** What is needed **
Below are the records; give again exactly the lines that run from the one with "set_output_delay 1.14 -clock" through the last line.

** Source records **
----

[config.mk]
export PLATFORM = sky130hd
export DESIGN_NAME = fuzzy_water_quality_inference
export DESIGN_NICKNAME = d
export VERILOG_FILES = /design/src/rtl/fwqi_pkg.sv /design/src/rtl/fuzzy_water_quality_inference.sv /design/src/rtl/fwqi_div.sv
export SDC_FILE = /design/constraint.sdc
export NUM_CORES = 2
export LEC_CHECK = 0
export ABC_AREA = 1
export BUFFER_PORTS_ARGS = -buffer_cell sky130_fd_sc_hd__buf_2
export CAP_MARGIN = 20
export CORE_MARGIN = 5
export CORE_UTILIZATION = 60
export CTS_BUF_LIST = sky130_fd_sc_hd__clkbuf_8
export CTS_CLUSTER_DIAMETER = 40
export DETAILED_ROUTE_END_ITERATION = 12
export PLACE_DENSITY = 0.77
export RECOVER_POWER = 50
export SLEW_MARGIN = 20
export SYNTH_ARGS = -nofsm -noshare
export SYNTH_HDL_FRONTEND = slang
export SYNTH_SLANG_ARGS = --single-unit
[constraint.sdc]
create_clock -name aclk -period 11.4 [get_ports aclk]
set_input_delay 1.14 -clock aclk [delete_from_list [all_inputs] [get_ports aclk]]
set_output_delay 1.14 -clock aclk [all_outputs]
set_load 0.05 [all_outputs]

----

** Task answer **
set_output_delay 1.14 -clock aclk [all_outputs]
set_load 0.05 [all_outputs]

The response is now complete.